→ Material for this exercise:
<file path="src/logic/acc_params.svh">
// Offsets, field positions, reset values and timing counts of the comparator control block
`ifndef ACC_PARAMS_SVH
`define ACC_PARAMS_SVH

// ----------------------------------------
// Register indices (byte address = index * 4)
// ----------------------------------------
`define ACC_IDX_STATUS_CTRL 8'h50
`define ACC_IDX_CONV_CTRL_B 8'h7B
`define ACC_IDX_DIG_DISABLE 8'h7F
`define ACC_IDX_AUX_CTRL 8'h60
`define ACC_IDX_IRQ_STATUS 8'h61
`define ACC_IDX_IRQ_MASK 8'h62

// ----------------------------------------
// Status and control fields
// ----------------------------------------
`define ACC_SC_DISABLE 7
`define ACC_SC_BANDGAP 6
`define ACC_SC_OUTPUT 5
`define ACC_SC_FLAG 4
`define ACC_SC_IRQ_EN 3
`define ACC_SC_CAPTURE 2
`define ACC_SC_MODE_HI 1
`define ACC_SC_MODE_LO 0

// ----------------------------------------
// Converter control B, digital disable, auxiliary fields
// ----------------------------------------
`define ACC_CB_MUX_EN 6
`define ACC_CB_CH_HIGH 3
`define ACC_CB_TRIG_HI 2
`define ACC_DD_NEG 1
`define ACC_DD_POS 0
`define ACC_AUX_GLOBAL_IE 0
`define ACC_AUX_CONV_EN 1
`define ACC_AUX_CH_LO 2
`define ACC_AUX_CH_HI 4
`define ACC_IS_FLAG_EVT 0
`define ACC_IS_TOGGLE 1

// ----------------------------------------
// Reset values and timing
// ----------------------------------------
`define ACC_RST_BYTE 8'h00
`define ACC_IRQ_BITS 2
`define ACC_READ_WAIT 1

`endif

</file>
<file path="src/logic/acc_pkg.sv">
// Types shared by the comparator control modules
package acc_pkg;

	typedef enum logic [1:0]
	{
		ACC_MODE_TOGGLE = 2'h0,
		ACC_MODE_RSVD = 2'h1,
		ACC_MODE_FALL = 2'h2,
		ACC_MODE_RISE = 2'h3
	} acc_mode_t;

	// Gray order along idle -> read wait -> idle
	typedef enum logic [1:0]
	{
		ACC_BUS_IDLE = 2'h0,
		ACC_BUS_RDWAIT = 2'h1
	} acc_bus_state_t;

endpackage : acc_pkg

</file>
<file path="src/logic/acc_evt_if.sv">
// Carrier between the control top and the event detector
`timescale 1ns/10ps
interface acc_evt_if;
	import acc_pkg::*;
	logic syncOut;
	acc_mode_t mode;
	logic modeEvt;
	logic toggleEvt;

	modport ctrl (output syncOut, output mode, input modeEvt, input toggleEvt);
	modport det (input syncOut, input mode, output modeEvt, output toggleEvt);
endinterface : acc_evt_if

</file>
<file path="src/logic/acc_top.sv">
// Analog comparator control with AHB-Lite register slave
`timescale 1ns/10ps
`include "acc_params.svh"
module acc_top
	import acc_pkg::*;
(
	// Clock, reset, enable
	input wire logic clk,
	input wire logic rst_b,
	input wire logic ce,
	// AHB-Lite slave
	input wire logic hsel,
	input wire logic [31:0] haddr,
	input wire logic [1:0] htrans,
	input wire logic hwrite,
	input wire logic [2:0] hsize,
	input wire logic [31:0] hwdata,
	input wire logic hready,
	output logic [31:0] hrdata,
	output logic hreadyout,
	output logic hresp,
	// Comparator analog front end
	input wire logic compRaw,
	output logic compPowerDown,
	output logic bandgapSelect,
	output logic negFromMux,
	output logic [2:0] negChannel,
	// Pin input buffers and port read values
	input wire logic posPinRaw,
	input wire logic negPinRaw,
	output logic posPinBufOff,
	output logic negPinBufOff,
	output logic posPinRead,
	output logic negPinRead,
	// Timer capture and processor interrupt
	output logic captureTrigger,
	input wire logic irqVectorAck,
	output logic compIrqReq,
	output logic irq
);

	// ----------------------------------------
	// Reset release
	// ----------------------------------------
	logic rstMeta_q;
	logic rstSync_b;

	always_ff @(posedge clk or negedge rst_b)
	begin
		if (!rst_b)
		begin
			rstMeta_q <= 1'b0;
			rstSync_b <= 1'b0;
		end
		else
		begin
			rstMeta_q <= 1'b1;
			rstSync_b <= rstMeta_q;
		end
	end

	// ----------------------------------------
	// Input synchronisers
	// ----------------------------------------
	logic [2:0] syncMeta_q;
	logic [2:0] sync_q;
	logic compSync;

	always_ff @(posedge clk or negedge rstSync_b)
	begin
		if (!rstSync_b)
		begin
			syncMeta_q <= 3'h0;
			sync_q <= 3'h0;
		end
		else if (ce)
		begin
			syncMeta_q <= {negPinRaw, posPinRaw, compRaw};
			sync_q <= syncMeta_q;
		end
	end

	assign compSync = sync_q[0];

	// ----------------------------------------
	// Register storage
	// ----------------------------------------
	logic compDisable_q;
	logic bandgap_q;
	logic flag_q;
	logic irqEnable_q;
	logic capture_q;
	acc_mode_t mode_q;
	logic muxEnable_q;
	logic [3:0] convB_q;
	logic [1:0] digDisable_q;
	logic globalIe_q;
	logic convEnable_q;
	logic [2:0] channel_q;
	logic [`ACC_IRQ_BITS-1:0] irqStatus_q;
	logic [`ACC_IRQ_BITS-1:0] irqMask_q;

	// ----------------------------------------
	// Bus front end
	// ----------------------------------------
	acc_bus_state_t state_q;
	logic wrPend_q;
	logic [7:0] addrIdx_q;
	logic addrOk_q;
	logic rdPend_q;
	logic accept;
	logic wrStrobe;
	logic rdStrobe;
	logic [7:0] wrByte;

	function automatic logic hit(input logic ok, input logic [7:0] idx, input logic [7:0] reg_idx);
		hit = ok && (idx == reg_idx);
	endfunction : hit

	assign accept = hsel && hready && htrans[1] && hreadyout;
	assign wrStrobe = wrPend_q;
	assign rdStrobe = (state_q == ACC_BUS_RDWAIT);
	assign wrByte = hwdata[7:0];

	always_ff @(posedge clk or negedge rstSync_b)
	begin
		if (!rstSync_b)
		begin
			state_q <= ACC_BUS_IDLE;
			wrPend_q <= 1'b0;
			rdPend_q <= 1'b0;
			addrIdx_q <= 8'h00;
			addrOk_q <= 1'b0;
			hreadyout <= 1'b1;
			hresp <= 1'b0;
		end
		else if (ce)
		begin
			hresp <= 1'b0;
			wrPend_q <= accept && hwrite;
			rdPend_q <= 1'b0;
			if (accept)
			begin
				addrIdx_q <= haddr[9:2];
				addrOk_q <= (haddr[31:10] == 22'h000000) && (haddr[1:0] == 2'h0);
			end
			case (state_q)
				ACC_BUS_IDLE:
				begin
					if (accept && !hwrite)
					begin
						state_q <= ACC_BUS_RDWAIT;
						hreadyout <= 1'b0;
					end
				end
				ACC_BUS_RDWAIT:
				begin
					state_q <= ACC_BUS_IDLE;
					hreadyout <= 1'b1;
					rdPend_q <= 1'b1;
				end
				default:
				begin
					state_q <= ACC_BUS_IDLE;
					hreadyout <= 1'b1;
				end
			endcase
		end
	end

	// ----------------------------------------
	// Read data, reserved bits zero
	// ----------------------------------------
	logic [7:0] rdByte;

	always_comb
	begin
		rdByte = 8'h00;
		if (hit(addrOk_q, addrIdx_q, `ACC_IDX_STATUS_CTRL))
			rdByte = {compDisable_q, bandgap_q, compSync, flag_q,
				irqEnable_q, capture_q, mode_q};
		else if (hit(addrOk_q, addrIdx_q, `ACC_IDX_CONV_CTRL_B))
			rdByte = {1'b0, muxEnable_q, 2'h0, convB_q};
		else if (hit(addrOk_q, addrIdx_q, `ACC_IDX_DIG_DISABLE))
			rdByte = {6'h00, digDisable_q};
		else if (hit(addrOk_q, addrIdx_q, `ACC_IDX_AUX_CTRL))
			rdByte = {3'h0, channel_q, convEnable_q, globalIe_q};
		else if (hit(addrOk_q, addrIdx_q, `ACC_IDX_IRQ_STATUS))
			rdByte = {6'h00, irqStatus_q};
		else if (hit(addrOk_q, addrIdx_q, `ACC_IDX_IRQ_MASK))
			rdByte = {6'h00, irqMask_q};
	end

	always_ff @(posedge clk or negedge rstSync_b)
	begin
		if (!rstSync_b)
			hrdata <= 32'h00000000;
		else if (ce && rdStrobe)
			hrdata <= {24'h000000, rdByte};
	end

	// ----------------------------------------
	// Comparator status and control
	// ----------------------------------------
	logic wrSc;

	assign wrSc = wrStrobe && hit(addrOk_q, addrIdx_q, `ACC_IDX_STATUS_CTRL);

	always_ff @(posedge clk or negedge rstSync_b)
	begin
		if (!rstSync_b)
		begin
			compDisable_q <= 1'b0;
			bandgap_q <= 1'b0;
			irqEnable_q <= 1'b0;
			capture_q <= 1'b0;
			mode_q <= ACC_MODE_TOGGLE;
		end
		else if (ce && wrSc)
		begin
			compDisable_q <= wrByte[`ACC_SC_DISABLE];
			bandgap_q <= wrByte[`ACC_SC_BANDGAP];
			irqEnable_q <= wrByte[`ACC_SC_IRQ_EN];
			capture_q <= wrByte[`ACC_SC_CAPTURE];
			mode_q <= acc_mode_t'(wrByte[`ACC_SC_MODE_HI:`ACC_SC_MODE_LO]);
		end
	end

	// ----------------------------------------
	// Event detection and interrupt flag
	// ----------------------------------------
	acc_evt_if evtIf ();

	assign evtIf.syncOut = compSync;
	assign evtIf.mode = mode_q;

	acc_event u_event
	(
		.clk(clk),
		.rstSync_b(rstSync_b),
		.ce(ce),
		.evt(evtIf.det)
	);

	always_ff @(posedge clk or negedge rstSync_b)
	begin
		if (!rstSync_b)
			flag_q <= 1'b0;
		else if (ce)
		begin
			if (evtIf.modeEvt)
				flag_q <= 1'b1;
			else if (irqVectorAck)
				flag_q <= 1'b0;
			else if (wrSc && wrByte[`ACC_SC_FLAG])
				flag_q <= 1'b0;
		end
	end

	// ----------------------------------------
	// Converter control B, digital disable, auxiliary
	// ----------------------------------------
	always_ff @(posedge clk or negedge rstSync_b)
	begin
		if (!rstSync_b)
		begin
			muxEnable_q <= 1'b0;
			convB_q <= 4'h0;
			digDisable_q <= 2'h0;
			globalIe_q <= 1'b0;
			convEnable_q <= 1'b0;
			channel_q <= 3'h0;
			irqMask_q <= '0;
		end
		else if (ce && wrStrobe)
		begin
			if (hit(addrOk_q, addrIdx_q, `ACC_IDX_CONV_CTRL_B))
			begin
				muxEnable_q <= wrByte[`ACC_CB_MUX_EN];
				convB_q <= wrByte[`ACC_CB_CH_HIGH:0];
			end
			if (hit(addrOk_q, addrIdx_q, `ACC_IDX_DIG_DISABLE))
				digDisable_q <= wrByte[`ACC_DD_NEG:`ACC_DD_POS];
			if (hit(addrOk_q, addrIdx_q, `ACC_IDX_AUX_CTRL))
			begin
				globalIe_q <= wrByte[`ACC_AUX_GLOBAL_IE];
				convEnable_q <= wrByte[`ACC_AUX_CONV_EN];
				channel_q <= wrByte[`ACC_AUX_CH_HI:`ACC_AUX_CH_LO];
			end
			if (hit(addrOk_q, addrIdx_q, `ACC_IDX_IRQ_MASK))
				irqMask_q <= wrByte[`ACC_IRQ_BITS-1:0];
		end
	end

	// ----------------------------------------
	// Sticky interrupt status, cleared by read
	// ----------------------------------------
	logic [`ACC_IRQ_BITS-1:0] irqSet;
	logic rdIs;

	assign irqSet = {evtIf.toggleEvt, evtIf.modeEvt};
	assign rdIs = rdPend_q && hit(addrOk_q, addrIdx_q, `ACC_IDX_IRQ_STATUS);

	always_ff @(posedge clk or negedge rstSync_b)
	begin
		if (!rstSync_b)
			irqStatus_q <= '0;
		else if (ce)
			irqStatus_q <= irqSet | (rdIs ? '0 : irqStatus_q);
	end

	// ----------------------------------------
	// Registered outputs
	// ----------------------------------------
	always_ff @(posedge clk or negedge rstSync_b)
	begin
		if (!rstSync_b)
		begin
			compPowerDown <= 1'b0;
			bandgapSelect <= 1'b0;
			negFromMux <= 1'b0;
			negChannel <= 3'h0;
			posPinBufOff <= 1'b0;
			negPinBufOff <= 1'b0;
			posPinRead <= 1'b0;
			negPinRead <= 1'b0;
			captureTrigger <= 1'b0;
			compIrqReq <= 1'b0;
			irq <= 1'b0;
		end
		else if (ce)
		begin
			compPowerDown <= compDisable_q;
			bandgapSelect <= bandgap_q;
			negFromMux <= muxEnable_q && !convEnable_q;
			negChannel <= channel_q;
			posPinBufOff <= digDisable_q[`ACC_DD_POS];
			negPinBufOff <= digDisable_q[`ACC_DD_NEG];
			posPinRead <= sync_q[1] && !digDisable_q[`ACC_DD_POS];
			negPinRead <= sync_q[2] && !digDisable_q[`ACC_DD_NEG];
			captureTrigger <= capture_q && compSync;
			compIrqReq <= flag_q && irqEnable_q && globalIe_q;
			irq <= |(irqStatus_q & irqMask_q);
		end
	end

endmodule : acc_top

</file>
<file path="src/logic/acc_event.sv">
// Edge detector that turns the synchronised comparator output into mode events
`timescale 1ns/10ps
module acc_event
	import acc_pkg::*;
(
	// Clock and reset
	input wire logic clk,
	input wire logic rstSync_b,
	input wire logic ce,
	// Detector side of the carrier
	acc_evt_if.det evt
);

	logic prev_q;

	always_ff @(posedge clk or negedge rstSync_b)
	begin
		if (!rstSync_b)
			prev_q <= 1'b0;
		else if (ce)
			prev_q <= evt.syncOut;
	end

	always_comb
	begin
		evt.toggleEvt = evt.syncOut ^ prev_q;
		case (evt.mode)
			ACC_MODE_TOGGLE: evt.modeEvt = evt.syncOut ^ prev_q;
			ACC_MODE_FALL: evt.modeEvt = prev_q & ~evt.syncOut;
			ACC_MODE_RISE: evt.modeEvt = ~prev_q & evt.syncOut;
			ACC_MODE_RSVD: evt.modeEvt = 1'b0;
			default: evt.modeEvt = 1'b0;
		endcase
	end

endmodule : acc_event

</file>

→ To do:
Check every line of the data above for the string "rdStrobe", and copy those that have it.

→ Completed exercise:
	logic rdStrobe;
	assign rdStrobe = (state_q == ACC_BUS_RDWAIT);
		else if (ce && rdStrobe)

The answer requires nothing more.